-- AIM OF THE EXERCISE --
Retype, exactly as they appear below, the lines between the line holding "layout,drive_gt1_share,22.76,%" and the line holding "sta,min_period,3.835,ns", both ends included.
━━━
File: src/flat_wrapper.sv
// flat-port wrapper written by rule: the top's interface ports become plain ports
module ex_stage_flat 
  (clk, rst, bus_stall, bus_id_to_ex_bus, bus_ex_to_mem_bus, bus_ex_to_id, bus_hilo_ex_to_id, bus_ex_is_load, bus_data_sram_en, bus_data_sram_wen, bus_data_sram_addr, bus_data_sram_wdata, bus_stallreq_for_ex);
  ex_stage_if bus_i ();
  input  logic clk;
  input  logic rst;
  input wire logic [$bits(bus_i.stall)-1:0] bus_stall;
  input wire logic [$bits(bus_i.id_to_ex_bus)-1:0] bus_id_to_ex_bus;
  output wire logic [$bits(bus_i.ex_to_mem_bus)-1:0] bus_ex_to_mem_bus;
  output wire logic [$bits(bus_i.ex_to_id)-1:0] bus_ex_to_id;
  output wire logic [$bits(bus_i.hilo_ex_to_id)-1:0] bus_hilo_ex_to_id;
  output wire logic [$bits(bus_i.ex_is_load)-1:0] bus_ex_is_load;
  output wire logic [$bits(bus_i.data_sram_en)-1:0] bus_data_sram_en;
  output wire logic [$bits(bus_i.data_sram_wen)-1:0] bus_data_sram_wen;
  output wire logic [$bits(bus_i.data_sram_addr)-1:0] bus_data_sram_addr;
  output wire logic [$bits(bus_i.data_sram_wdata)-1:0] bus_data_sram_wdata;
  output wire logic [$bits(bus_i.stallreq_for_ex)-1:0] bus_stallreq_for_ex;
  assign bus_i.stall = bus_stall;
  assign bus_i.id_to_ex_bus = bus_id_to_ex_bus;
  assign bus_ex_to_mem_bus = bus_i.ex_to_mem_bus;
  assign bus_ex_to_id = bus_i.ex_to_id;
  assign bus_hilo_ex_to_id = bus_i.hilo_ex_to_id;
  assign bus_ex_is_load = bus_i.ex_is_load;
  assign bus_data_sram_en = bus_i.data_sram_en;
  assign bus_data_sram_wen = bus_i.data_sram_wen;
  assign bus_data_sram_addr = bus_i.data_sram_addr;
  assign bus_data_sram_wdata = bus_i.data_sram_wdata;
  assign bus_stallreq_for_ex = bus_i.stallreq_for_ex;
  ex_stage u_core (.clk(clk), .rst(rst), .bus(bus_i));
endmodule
━━━
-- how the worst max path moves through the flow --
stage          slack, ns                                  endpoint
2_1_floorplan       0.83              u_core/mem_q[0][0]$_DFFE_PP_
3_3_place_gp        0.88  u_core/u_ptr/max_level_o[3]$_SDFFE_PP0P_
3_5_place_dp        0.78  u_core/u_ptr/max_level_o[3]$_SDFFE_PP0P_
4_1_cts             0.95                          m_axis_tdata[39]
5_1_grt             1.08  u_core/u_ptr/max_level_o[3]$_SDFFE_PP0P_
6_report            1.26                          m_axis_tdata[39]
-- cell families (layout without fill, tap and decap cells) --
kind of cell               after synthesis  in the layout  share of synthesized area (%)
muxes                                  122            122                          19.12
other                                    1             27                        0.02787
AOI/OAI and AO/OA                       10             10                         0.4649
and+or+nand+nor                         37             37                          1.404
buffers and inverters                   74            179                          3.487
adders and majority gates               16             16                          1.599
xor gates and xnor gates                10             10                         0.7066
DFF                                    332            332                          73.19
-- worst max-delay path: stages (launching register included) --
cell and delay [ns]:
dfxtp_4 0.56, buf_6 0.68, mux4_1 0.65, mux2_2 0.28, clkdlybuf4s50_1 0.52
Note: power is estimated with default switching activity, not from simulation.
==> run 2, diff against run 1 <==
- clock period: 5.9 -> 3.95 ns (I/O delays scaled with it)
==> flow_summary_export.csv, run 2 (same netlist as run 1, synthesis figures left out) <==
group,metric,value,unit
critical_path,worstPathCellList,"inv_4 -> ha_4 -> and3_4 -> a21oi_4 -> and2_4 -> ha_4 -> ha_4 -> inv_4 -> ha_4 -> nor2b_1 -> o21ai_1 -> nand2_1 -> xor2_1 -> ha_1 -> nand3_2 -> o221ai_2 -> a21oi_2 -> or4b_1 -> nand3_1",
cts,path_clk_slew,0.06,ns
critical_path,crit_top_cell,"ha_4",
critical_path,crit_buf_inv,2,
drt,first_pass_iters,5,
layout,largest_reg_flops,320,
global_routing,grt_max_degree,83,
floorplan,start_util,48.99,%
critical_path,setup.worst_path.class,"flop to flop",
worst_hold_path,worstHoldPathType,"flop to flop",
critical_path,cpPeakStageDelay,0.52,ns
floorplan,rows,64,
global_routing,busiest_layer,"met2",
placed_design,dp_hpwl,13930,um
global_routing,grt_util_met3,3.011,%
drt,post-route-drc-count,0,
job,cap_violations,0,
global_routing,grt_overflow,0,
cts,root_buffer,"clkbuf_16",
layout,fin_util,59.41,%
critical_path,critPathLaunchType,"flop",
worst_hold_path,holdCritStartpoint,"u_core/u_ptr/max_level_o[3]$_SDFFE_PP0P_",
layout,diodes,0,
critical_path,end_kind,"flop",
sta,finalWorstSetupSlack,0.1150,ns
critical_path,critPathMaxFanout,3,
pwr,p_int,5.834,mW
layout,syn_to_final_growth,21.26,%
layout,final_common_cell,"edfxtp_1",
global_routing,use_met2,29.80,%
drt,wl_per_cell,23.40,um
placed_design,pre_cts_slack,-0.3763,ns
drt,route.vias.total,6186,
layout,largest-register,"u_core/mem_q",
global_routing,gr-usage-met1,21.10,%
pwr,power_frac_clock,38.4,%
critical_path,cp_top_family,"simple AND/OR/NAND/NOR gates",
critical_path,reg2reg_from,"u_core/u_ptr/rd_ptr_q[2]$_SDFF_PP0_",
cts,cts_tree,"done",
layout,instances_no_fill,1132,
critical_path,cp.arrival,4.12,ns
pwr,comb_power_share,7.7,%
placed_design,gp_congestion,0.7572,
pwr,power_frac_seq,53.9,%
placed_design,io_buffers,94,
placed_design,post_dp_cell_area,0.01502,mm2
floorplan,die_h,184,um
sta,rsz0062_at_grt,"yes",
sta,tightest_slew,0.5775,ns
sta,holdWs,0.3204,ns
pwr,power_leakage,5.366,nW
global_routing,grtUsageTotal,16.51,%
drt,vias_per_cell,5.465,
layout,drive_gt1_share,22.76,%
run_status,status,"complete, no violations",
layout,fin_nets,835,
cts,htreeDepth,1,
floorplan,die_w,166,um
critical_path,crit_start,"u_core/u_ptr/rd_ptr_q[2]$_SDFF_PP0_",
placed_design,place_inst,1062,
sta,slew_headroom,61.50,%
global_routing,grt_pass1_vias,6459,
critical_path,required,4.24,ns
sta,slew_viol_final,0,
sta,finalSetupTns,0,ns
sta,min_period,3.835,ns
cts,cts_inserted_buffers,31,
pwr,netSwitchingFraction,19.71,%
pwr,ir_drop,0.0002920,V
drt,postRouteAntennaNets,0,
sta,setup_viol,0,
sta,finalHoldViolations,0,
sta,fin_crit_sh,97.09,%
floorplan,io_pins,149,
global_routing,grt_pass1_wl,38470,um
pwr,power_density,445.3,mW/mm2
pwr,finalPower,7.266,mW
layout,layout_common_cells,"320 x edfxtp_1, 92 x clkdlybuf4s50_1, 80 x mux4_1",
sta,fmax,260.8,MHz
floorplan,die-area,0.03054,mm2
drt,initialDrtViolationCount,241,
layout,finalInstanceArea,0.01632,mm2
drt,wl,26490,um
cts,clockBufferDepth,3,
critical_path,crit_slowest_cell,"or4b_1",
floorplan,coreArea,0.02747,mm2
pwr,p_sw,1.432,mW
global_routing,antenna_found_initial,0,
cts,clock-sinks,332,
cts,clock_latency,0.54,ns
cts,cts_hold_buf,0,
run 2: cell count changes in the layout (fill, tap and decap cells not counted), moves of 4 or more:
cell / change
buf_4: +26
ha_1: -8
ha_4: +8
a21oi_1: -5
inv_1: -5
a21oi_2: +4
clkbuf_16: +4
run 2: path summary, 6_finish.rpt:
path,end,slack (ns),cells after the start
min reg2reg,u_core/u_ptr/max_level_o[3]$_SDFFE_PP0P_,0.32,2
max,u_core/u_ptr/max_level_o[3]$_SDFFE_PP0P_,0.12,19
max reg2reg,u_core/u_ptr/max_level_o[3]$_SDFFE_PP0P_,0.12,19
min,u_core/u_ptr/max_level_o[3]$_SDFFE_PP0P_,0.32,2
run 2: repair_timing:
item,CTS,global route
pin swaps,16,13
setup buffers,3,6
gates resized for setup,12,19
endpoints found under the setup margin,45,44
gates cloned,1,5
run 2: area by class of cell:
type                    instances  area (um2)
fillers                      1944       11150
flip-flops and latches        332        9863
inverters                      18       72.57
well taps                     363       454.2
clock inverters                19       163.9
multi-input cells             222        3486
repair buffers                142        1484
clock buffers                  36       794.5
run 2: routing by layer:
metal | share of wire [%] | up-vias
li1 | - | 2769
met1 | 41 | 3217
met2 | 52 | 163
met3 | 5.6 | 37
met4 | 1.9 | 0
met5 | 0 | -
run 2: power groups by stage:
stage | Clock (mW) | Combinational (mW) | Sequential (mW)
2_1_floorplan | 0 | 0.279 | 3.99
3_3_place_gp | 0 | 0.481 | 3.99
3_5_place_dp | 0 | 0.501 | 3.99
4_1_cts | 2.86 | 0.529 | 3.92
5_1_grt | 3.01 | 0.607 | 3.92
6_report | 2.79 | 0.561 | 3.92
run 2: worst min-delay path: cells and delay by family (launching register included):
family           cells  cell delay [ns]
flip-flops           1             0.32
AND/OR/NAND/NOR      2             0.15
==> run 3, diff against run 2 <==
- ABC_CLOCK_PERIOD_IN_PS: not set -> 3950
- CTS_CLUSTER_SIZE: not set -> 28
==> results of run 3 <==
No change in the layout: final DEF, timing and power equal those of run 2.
━━━
-- SOLUTION TO THE EXERCISE --
layout,drive_gt1_share,22.76,%
run_status,status,"complete, no violations",
layout,fin_nets,835,
cts,htreeDepth,1,
floorplan,die_w,166,um
critical_path,crit_start,"u_core/u_ptr/rd_ptr_q[2]$_SDFF_PP0_",
placed_design,place_inst,1062,
sta,slew_headroom,61.50,%
global_routing,grt_pass1_vias,6459,
critical_path,required,4.24,ns
sta,slew_viol_final,0,
sta,finalSetupTns,0,ns
sta,min_period,3.835,ns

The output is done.